Our playground will be inside a new controller method (SportsController::players()) which maps to the route with the /players path. Refer to Chapter 2, Creating Your First Module, for a refresher on how to create routes if you don't remember.

The first thing we'll do is create a simple query that loads all the players and outputs them inside a table. We'll stick to only showing the player names for simplicity:

/**

* Renders a table of players.

*/

public function players() {

  $query = $this->database->select('players', 'p')

    ->fields('p');

  $result = $query->execute()->fetchAll();

  $header = [$this->t('Name')];

  $rows = [];

  foreach ($result as $row) {

    $rows[] = [

      $row->name

    ];

  }

  $build = [];

  $build[] = [

    '#theme' => 'table',

    '#header' => $header,

    '#rows' => $rows,

  ];

  return $build;

}

All of this should already be familiar to you. We are running the query and preparing the data for a table, using the table theme hook to render it. You'll note that we are creating a $build array so that we can include more things in the final output.

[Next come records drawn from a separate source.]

**config.mk**
```make
export PLATFORM = sky130hd
export DESIGN_NAME = instr_fetch_unit
export DESIGN_NICKNAME = d
export VERILOG_FILES = /design/src/rtl/ifu_pkg.sv /design/src/rtl/fetch_fifo.sv /design/src/rtl/instr_fetch_unit.sv
export SDC_FILE = /design/constraint.sdc
export NUM_CORES = 1
export LEC_CHECK = 0
export CORE_MARGIN = 4
export CORE_UTILIZATION = 51
export CTS_CLUSTER_SIZE = 20
export DETAILED_ROUTE_END_ITERATION = 10
export GPL_TIMING_DRIVEN = 1
export PLACE_DENSITY_LB_ADDON = 0.25
export SYNTH_ARGS = -nofsm -noshare
export SYNTH_HDL_FRONTEND = slang
export SYNTH_SLANG_ARGS = --single-unit
```
**constraint.sdc**
```tcl
create_clock -name clk -period 8.2 [get_ports clk]
set_clock_uncertainty 0.05 [all_clocks]
set_input_delay 2.46 -clock clk [delete_from_list [all_inputs] [get_ports clk]]
set_output_delay 2.46 -clock clk [all_outputs]
set_load 0.03 [all_outputs]
```
**src/rtl/ifu_pkg.sv**
```systemverilog
// Shared types and constants for the instruction fetch unit.
// Used by fetch_fifo and instr_fetch_unit.
package ifu_pkg;

    localparam int WORD_W      = 32;
    localparam int INSTR_BYTES = 4;

    typedef enum logic {
        FETCH = 1'b0,
        FAULT = 1'b1
    } ifu_state_e;

    typedef struct packed {
        logic [WORD_W-1:0] pc;
        logic [WORD_W-1:0] instr;
    } fetch_entry_t;

endpackage

```
**src/rtl/fetch_fifo.sv**
```systemverilog
// Small FIFO holding fetched {pc, instruction} entries for decode.
// Flush has priority over push/pop; a simultaneous push and pop is allowed when full.
module fetch_fifo
    import ifu_pkg::*;
#(
    parameter  int DEPTH = 2,
    localparam int PTR_W = (DEPTH > 1) ? $clog2(DEPTH) : 1,
    localparam int CNT_W = $clog2(DEPTH + 1)
) (
    input  logic               clk,
    input  logic               reset,
    input  logic               flush_i,
    input  logic               push_i,
    input  logic               pop_i,
    input  fetch_entry_t       pushEntry_i,
    output fetch_entry_t       headEntry_o,
    output logic [CNT_W-1:0]   count_o,
    output logic               full_o,
    output logic               empty_o
);

    fetch_entry_t     mem_q [DEPTH];
    logic [PTR_W-1:0] wrPtr_q, wrPtr_d;
    logic [PTR_W-1:0] rdPtr_q, rdPtr_d;
    logic [CNT_W-1:0] count_q, count_d;
    logic             doPush;
    logic             doPop;

    assign full_o      = (count_q == CNT_W'(DEPTH));
    assign empty_o     = (count_q == '0);
    assign count_o     = count_q;
    assign headEntry_o = mem_q[rdPtr_q];

    assign doPop  = pop_i && !empty_o && !flush_i;
    assign doPush = push_i && (!full_o || doPop) && !flush_i;

    // Pointers wrap naturally because DEPTH is a power of two.
    always_comb begin
        wrPtr_d = wrPtr_q;
        rdPtr_d = rdPtr_q;
        count_d = count_q;
        if (flush_i) begin
            wrPtr_d = '0;
            rdPtr_d = '0;
            count_d = '0;
        end else begin
            if (doPush) wrPtr_d = wrPtr_q + PTR_W'(1);
            if (doPop)  rdPtr_d = rdPtr_q + PTR_W'(1);
            case ({doPush, doPop})
                2'b10:   count_d = count_q + CNT_W'(1);
                2'b01:   count_d = count_q - CNT_W'(1);
                default: count_d = count_q;
            endcase
        end
    end

    always_ff @(posedge clk or posedge reset) begin
        if (reset) begin
            wrPtr_q <= '0;
            rdPtr_q <= '0;
            count_q <= '0;
        end else begin
            wrPtr_q <= wrPtr_d;
            rdPtr_q <= rdPtr_d;
            count_q <= count_d;
        end
    end

    always_ff @(posedge clk or posedge reset) begin
        if (reset) begin
            for (int i = 0; i < DEPTH; i++) mem_q[i] <= '0;
        end else if (doPush) begin
            mem_q[wrPtr_q] <= pushEntry_i;
        end
    end

endmodule

```
**src/rtl/instr_fetch_unit.sv**
```systemverilog
// Instruction fetch unit: owns the PC, reads combinational memory and queues {pc, instr} for decode.
// Optional macro IFU_ALIGN_CHECK_EN enables a sticky FAULT state on misaligned redirect targets.
module instr_fetch_unit
    import ifu_pkg::*;
#(
    parameter logic [WORD_W-1:0] RESET_PC = 32'h0000_0000,
    parameter int                DEPTH    = 2
) (
    input  logic              clk,
    input  logic              reset,
    output logic [WORD_W-1:0] address,
    input  logic [WORD_W-1:0] instruction,
    input  logic              halt,
    input  logic              redirectValid,
    input  logic [WORD_W-1:0] redirectTarget,
    output logic              outValid,
    input  logic              outReady,
    output logic [WORD_W-1:0] outInstr,
    output logic [WORD_W-1:0] outPc,
    output logic [WORD_W-1:0] fetchCount,
    output logic              fault
);

    localparam int CNT_W = $clog2(DEPTH + 1);

    logic [WORD_W-1:0] pc_q, pc_d;
    logic [WORD_W-1:0] fetchCount_q, fetchCount_d;
    logic              flush;
    logic              push;
    logic              popReq;
    fetch_entry_t      pushEntry;
    fetch_entry_t      headEntry;
    logic [CNT_W-1:0]  fifoCount;
    logic              fifoFull;
    logic              fifoEmpty;

    assign address    = pc_q;
    assign fetchCount = fetchCount_q;
    assign outValid   = (fifoCount != '0);
    assign popReq     = outValid && outReady;
    assign pushEntry  = '{pc: pc_q, instr: instruction};
    assign outInstr   = fifoEmpty ? '0 : headEntry.instr;
    assign outPc      = fifoEmpty ? '0 : headEntry.pc;

`ifdef IFU_ALIGN_CHECK_EN
    ifu_state_e state_q, state_d;

    assign fault = (state_q == FAULT);

    // A misaligned redirect parks the unit in FAULT with the raw target kept in pc for debug.
    always_comb begin
        state_d      = state_q;
        pc_d         = pc_q;
        fetchCount_d = fetchCount_q;
        flush        = 1'b0;
        push         = 1'b0;
        case (state_q)
            FETCH: begin
                if (redirectValid) begin
                    flush = 1'b1;
                    pc_d  = redirectTarget;
                    if (redirectTarget[1:0] != 2'b00) state_d = FAULT;
                end else if (!halt && (!fifoFull || popReq)) begin
                    push         = 1'b1;
                    pc_d         = pc_q + WORD_W'(INSTR_BYTES);
                    fetchCount_d = fetchCount_q + 1'b1;
                end
            end
            FAULT: flush = 1'b1;
            default: state_d = FETCH;
        endcase
    end

    always_ff @(posedge clk or posedge reset) begin
        if (reset) state_q <= FETCH;
        else       state_q <= state_d;
    end
`else
    assign fault = 1'b0;

    // Redirect beats push; target low bits are masked to keep the pc word aligned.
    always_comb begin
        pc_d         = pc_q;
        fetchCount_d = fetchCount_q;
        flush        = 1'b0;
        push         = 1'b0;
        if (redirectValid) begin
            flush = 1'b1;
            pc_d  = redirectTarget & ~WORD_W'(INSTR_BYTES - 1);
        end else if (!halt && (!fifoFull || popReq)) begin
            push         = 1'b1;
            pc_d         = pc_q + WORD_W'(INSTR_BYTES);
            fetchCount_d = fetchCount_q + 1'b1;
        end
    end
`endif

    always_ff @(posedge clk or posedge reset) begin
        if (reset) begin
            pc_q         <= RESET_PC;
            fetchCount_q <= '0;
        end else begin
            pc_q         <= pc_d;
            fetchCount_q <= fetchCount_d;
        end
    end

    fetch_fifo #(
        .DEPTH (DEPTH)
    ) u_fifo (
        .clk         (clk),
        .reset       (reset),
        .flush_i     (flush),
        .push_i      (push),
        .pop_i       (popReq),
        .pushEntry_i (pushEntry),
        .headEntry_o (headEntry),
        .count_o     (fifoCount),
        .full_o      (fifoFull),
        .empty_o     (fifoEmpty)
    );

endmodule

```
==> results.ini <==
[run_status]
status = complete, no violations

[timing]
clock.fmax_ghz = 0.184
fin_ws_ns = 2.77
setup_viol = 0
drv_slew = 0
worst_pin_slew_ns = 1.06
period_minus_slack_ns = 5.43
rsz0062_at_grt = no
finalHoldWorstSlack_ns = 0.428
max_slew_margin_pct = 28.9
hold_violations = 0
min_period_over_period_pct = 66.3
tns_ns = 0

[critical_path]
cp_top_family = buffers and inverters
r2r_cells = 5
critPathMaxStageDelay_ns = 0.78
startpoint = u_fifo.rdPtr_q
r2r-start = u_fifo.count_o[1]
reg2reg_to = u_fifo.mem_q[69]
critical_path_required_ns = 5.69
crit_slowest_cell = dfrtp_4
worstPathCellList = buf_4 > mux2i_1 > nor2_1 > clkdlybuf4s50_1
arrival_ns = 2.92
worstSetupEndpointType = output port
crit_type = flop to output port
crit_buf_inv = 2
critPathLaunchType = flop
endpoint = outPc[13]
crit_fanout = 35
cp_num_cells = 4
r2r_slack_ns = 5.14

[pwr]
power_leakage_nw = 4.75
finalPower_mw = 2.82
max-vdd-ir-drop_mv = 0.143
p_per_area_nw_per_um2 = 244

[die]
io_pins = 199
die_h_um = 140
core-area_um2 = 17200
design.die.area_um2 = 19700
start_util_pct = 51.8
die_w_um = 140
rows = 48

[hold_path]
holdCritPathClass = flop to flop
hold_depth = 1

[finish]
syn2layout_area_growth_pct = 29.4
drive_gt1_share_pct = 18.0
n_antenna_cell = 0
nNetsFinal = 1006
seqCellArea_um2 = 4760
multiInputGateArea_um2 = 3920
final_common_cell = clkdlybuf4s50_1
final_cell_mix = clkdlybuf4s50_1, dfrtp_1, mux2_2
final_area_um2 = 11600
finish.utilization_pct = 67.0
finalNonFillerCells = 1172
n_fill_cell = 1336

[routing]
first_pass_iters = 4
vias_per_cell = 5.37
ant_nets = 0
wl_um = 20400
wl_per_cell_um = 17.4
route.detailed.drc = 0
drtIter0Drc = 280
dr_total_vias = 6289

[clock_network]
htree_levels = 4
cts.sinks = 190
clk_latency_ns = 0.42
cts_buffers = 17
cts_buffer_depth = 2
clkSlewWorstSetupHoldPaths_ns = 0.06
root_buffer = clkbuf_16
cts_setup_buffers = 0
ctsResizeCount = 0
cts_tree = built
hold_buffers = 0

[grt]
grtUsageTotal_pct = 21.2
antenna_found_initial = 0
grt_pass1_vias = 6449
grt_overflow = 0
grt_pass1_wl_um = 33700
grt_max_degree = 142

[yosys]
syn_inst = 761
synth_warnings = 0
ys_seq_area_share_pct = 53.3
yosys.cell_types.count = 38
syn_area_per_cell_um2 = 11.7
syn_area_um2 = 8930
ys_seq_elements = 190

[place]
dp_hpwl_um = 13400
io_buffers = 191
post_dp_cell_area_um2 = 10900
placed_cells = 1141
gp_congestion = 0.772
pre_cts_ws_ns = 2.56

[run]
maxCapViolations = 0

By navigating to /players, we should now already see a table with our player names. This will be our baseline from which to explore pagers.

Pagers work by storing some information regarding a query in the global state, namely the total number of items to be paged, the limit of items per page, and an identifier for the respective pager (so we can potentially have multiple pagers at once). All of this information is set using the following code (you don't have to add this anywhere now):

pager_default_initialize($total, $limit, $element = 0);  

Moreover, the current page is determined by the query parameter in the URL, named page.

Once the pager is initialized, we have a pager render element we can use to easily render a themed pager that uses this information and builds all the necessary links to move between the pages. As query builders, we then have to read the current page and use that inside our query.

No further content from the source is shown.